:: EXERCISE DETAILS ::
Within the records, tally the lines that contain "after" and reply with that number only.

(Stored items)
-=-=-=-=-

**src/rtl/alu_issue_stage.sv**
```systemverilog
// ID/EX issue register: decodes RV32I opcode/funct fields into an ALU operation and registers operands.
// Optional operand forwarding is compiled in with ALU_OPERAND_FORWARD_EN.
module alu_issue_stage #(
  parameter int XLEN = 32
) (
  input  logic            clk,
  input  logic            reset,
  input  logic            flush,
  input  logic            inValid,
  output logic            inReady,
  input  logic [XLEN-1:0] pc,
  input  logic [6:0]      opcode,
  input  logic [2:0]      funct3,
  input  logic            funct7b5,
  input  logic [4:0]      rs1Addr,
  input  logic [4:0]      rs2Addr,
  input  logic [XLEN-1:0] rs1Data,
  input  logic [XLEN-1:0] rs2Data,
  input  logic [XLEN-1:0] imm,
  input  logic [4:0]      rd,
  output logic            outValid,
  input  logic            outReady,
  output logic [XLEN-1:0] in1,
  output logic [XLEN-1:0] in2,
  output logic [3:0]      aluOperation,
  output logic [XLEN-1:0] storeData,
  output logic [4:0]      rdOut,
  output logic            isBranch,
  output logic            illegal,
  input  logic            exMemRegWrite,
  input  logic            memWbRegWrite,
  input  logic [4:0]      exMemRd,
  input  logic [4:0]      memWbRd,
  input  logic [XLEN-1:0] exMemResult,
  input  logic [XLEN-1:0] memWbResult
);

  localparam logic [3:0] ALU_ADD  = 4'd0,  ALU_SUB  = 4'd1,  ALU_AND  = 4'd2,  ALU_OR   = 4'd3;
  localparam logic [3:0] ALU_XOR  = 4'd4,  ALU_SLL  = 4'd5,  ALU_SRL  = 4'd6,  ALU_SRA  = 4'd7;
  localparam logic [3:0] ALU_SLT  = 4'd8,  ALU_SLTU = 4'd9,  ALU_BEQ  = 4'd10, ALU_BNE  = 4'd11;
  localparam logic [3:0] ALU_BLT  = 4'd12, ALU_BGE  = 4'd13, ALU_BLTU = 4'd14, ALU_BGEU = 4'd15;

  localparam logic [6:0] OP_R      = 7'b0110011;
  localparam logic [6:0] OP_I      = 7'b0010011;
  localparam logic [6:0] OP_LOAD   = 7'b0000011;
  localparam logic [6:0] OP_STORE  = 7'b0100011;
  localparam logic [6:0] OP_BRANCH = 7'b1100011;
  localparam logic [6:0] OP_LUI    = 7'b0110111;
  localparam logic [6:0] OP_AUIPC  = 7'b0010111;
  localparam logic [6:0] OP_JAL    = 7'b1101111;
  localparam logic [6:0] OP_JALR   = 7'b1100111;

  logic            valid_reg, valid_next;
  logic [XLEN-1:0] in1_reg, in1_next;
  logic [XLEN-1:0] in2_reg, in2_next;
  logic [XLEN-1:0] store_reg;
  logic [3:0]      op_reg, op_next;
  logic [4:0]      rd_reg;
  logic            branch_reg, branch_next;
  logic            illegal_reg, illegal_next;
  logic            load;
  logic [XLEN-1:0] rs1_val, rs2_val;

`ifdef ALU_OPERAND_FORWARD_EN
  // Newest producer (EX/MEM) wins over MEM/WB; x0 is never forwarded.
  function automatic logic [XLEN-1:0] fwd(input logic [4:0] addr, input logic [XLEN-1:0] rf);
    if (exMemRegWrite && exMemRd == addr && addr != 5'd0)
      return exMemResult;
    else if (memWbRegWrite && memWbRd == addr && addr != 5'd0)
      return memWbResult;
    else
      return rf;
  endfunction

  assign rs1_val = fwd(rs1Addr, rs1Data);
  assign rs2_val = fwd(rs2Addr, rs2Data);
`else
  logic unused_fwd;
  assign unused_fwd = ^{rs1Addr, rs2Addr, exMemRegWrite, memWbRegWrite, exMemRd, memWbRd,
                        exMemResult, memWbResult};
  assign rs1_val = rs1Data;
  assign rs2_val = rs2Data;
`endif

  function automatic logic [3:0] arith_op(input logic [2:0] f3, input logic alt);
    case (f3)
      3'b000:  return alt ? ALU_SUB : ALU_ADD;
      3'b001:  return ALU_SLL;
      3'b010:  return ALU_SLT;
      3'b011:  return ALU_SLTU;
      3'b100:  return ALU_XOR;
      3'b101:  return alt ? ALU_SRA : ALU_SRL;
      3'b110:  return ALU_OR;
      default: return ALU_AND;
    endcase
  endfunction

  assign inReady = !valid_reg || outReady;
  assign load    = inValid && inReady && !flush;

  always_comb begin
    valid_next = valid_reg;
    if (flush)
      valid_next = 1'b0;
    else if (load)
      valid_next = 1'b1;
    else if (outReady)
      valid_next = 1'b0;
  end

  always_comb begin
    op_next      = ALU_ADD;
    in1_next     = '0;
    in2_next     = '0;
    branch_next  = 1'b0;
    illegal_next = 1'b0;
    case (opcode)
      OP_R: begin
        in1_next = rs1_val;
        in2_next = rs2_val;
        op_next  = arith_op(funct3, funct7b5);
      end
      OP_I: begin
        in1_next = rs1_val;
        in2_next = imm;
        op_next  = (funct3 == 3'b000) ? ALU_ADD : arith_op(funct3, funct7b5);
      end
      OP_LOAD, OP_STORE: begin
        in1_next = rs1_val;
        in2_next = imm;
      end
      OP_BRANCH: begin
        case (funct3)
          3'b000:  op_next = ALU_BEQ;
          3'b001:  op_next = ALU_BNE;
          3'b100:  op_next = ALU_BLT;
          3'b101:  op_next = ALU_BGE;
          3'b110:  op_next = ALU_BLTU;
          3'b111:  op_next = ALU_BGEU;
          default: illegal_next = 1'b1;
        endcase
        // An unsupported branch encoding is issued as an inert ADD 0,0.
        if (!illegal_next) begin
          in1_next    = rs1_val;
          in2_next    = rs2_val;
          branch_next = 1'b1;
        end
      end
      OP_LUI:   in2_next = imm;
      OP_AUIPC: begin
        in1_next = pc;
        in2_next = imm;
      end
      OP_JAL, OP_JALR: begin
        in1_next = pc;
        in2_next = XLEN'(4);
      end
      default: illegal_next = 1'b1;
    endcase
  end

  always_ff @(posedge clk) begin
    if (reset) begin
      valid_reg   <= 1'b0;
      in1_reg     <= '0;
      in2_reg     <= '0;
      store_reg   <= '0;
      op_reg      <= ALU_ADD;
      rd_reg      <= '0;
      branch_reg  <= 1'b0;
      illegal_reg <= 1'b0;
    end else begin
      valid_reg <= valid_next;
      if (load) begin
        in1_reg     <= in1_next;
        in2_reg     <= in2_next;
        store_reg   <= rs2_val;
        op_reg      <= op_next;
        rd_reg      <= rd;
        branch_reg  <= branch_next;
        illegal_reg <= illegal_next;
      end
    end
  end

  assign outValid     = valid_reg;
  assign in1          = in1_reg;
  assign in2          = in2_reg;
  assign storeData    = store_reg;
  assign aluOperation = op_reg;
  assign rdOut        = rd_reg;
  assign isBranch     = branch_reg;
  assign illegal      = illegal_reg;

endmodule

```
**config.mk**
```make
export PLATFORM = sky130hd
export DESIGN_NAME = alu_issue_stage
export DESIGN_NICKNAME = d
export VERILOG_FILES = /design/src/rtl/alu_issue_stage.sv
export SDC_FILE = /design/constraint.sdc
export NUM_CORES = 1
export LEC_CHECK = 0
export BUFFER_PORTS_ARGS = -buffer_cell sky130_fd_sc_hd__buf_2
export CORE_AREA = 5 5 131 133
export CTS_CLUSTER_DIAMETER = 200
export DETAILED_ROUTE_END_ITERATION = 7
export DIE_AREA = 0 0 136 138
export MAX_ROUTING_LAYER = met4
export PLACE_DENSITY = 0.72
export SLEW_MARGIN = 20
export SYNTH_ARGS = -nofsm -noshare
export SYNTH_HDL_FRONTEND = slang
export SYNTH_SLANG_ARGS = --single-unit
```
**constraint.sdc**
```tcl
create_clock -name clk -period 2 [get_ports clk]
set_input_delay 0.3 -clock clk [delete_from_list [all_inputs] [get_ports clk]]
set_output_delay 0.3 -clock clk [all_outputs]
set_load 0.1 [all_outputs]
```
==> metrics.md, run 1 <==
| Metric | Value |
|---|---|
| Worst hold path type | `input pin to flop` |
| Dpl cell area | `6310 µm²` |
| Proportion of layout cells with a drive suffix above 1 | `approximately 43%` |
| Wire length of the first global-routing pass | `24.9 mm` |
| Fin util | `42.0%` |
| CTS H-Tree Depth | `3` |
| Floorplan Core Area | `roughly 16,000 µm²` |
| Flip-flop and latch count after synthesis | `around 110` |
| Arrival time of the worst setup path | `around 2000 ps` |
| Reported max-cap violation count | `0` |
| Reg2Reg Launch Point | `outValid$_SDFFE_PP0P_` |
| Routed via count | `~4,900` |
| Detailed Route WL | `roughly 16 mm` |
| Number of enable flip-flop cells after synthesis | `0` |
| Post-synthesis cell area | `4730 µm²` |
| Height of the chip | `between 100 and 150 µm` |
| Post-DR vias/cell | `a little under 5` |
| Top Ports | `between 300 and 400` |
| Required @ worst endpoint | `approximately 2300 ps` |
| Clock Skew | `8.75 ps` |
| Min Clock Period, post-route | `roughly 1700 ps` |
| Leak | `between 3 and 4 nW` |
| Hold WS | `~120 ps` |
| Proportion of power drawn by the clock network | `36.3%` |
| Reg area | `2170 µm²` |
| Die boundary width | `~140 µm` |
| Total Die Area | `around 19,000 µm²` |
| Routed wirelength normalized by instance count | `approximately 16 µm` |
| Net switching component of the power | `0.00141 W` |
| Actual slew at the worst max-slew pin | `around 860 ps` |
| Number of setup violations in the final report | `0` |
| Remaining global-route overflow | `0` |
| Class of the most critical setup path | `flop to flop` |
| Via count of the first global-routing pass | `approximately 4,800` |
| Avg Cell Area, Syn | `between 9 and 10 µm²` |
| Switching share of power | `29.9%` |
| Count of nets left with antenna violations after detail routing | `0` |
| Count of warnings emitted by yosys | `0` |
| Setup repair after global routing missed its margin | `false` |
| Int Power | `~0.0033 W` |
| Design Power | `~0.0047 W` |
| Cts-stage hold buffer count | `0` |
| Starting DRC count in detailed routing | `between 200 and 250` |
| Number of filler cells placed in the layout | `between 1,500 and 2,000` |
| # Post-CTS Setup Buffers | `0` |
| Nets in the synthesized netlist | `761` |
| Commonest non-fill, non-tap cell in the layout | `buf_2` |
| Status | `finished, final reports clean` |
| Seq/Total Area, Yosys | `between 40% and 50%` |
| Type of destination of the critical path | `flop` |
| Beginning of the critical path | `outValid$_SDFFE_PP0P_` |
| Area of combinational cells with multiple inputs | `around 2100 µm²` |
| TritonCTS clock tree | `built` |
| Part of the total power dissipated in combinational logic | `roughly 17%` |
| Post-layout worst setup margin | `between 200 and 300 ps` |
| Top library cells by usage in the layout, fill and taps aside | `buf_2 (257), dfxtp_1 (107), nand2_1 (83)` |
| Number of iterations in the first detailed-routing pass | `4` |
| Pins Over Slew Limit | `0` |
| Peak ir drop on the vdd network | `around 0.36 mV` |
| Period Utilization, post-route | `between 80% and 90%` |
| Number of antenna violations at the first check in global routing | `1` |
| Clock sinks | `about 110` |
| Ys async rst share | `0%` |
| Flip-flop cell with the highest count after synthesis | `dfxtp_1` |
| DRC violations left | `0` |
| Global-route usage over all layers | `roughly 17%` |
| Clock latency on the worst-skew pair | `350 ps` |
| Startpoint kind of the worst setup timing path | `flop` |
| Sequential cell fraction of total power | `between 40% and 50%` |
| Count of endpoints failing hold in the final timing report | `0` |
| Reg clk slew, reported paths | `70 ps` |
| Critical-path maximum fanout | `31` |
| Quantity of gates resized following cts | `0` |
| Number of rows in the core area | `46` |
| Relative slew margins | `between 40% and 50%` |
| Buffer type at the clock tree root | `clkbuf_16` |
| Achievable clock frequency | `between 500 and 600 MHz` |
| # port buffers | `257` |
| Finished Cell Area | `between 6000 and 7000 µm²` |
| Net count of the finished layout | `roughly 1,000` |
| Post-detailed-placement half-perimeter wirelength | `approximately 11 mm` |
| Relative area change from synthesis to final layout | `39.4%` |
| Initial core utilization | `a little under a third` |
| Maximum clock insertion buffer count | `2` |
| Worst Setup Slack post-DPL | `8.13 ps` |
| Source of the worst hold timing path | `flush` |
| Post-Syn Instances | `526` |
| GPL Wtd Cong | `a little under 0.8` |
| Count of distinct cell types in the synthesized netlist | `between 40 and 50` |
| Maximum number of pins on one net before global-route repair | `45` |
| P per Cell Area | `716 nW/µm²` |
| Clock buffers created by TritonCTS | `9` |
## power groups by stage
stage	Clock, W	Combinational (W)	Sequential (W)
2_1_floorplan	0	0.000235	0.00253
3_3_place_gp	0	0.000809	0.00225
3_5_place_dp	0	0.000812	0.00225
4_1_cts	0.00179	0.000814	0.00220
5_1_grt	0.00188	0.000861	0.00221
6_report	0.00172	0.000805	0.00220
## kinds of logic after synthesis
kind of cell           count (synthesis)  synth area share (%)
AOI/OAI and AO/OA                    186                  32.3
buffers and inverters                111                  9.99
DFF                                  108                  45.7
muxes                                  1                 0.211
and+or+nand+nor                      120                  11.8
## metal layers
metal / vias to the layer above / global-route usage (%) / share of wire (%)
li1: 2381 / - / -
met1: 2218 / 19.7 / 41
met2: 232 / 28.4 / 48
met3: 23 / 4.14 / 9.0
met4: 0 / 6.05 / 2.0
met5: - / - / 0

-=-=-=-=-

:: TASK RESULT ::
6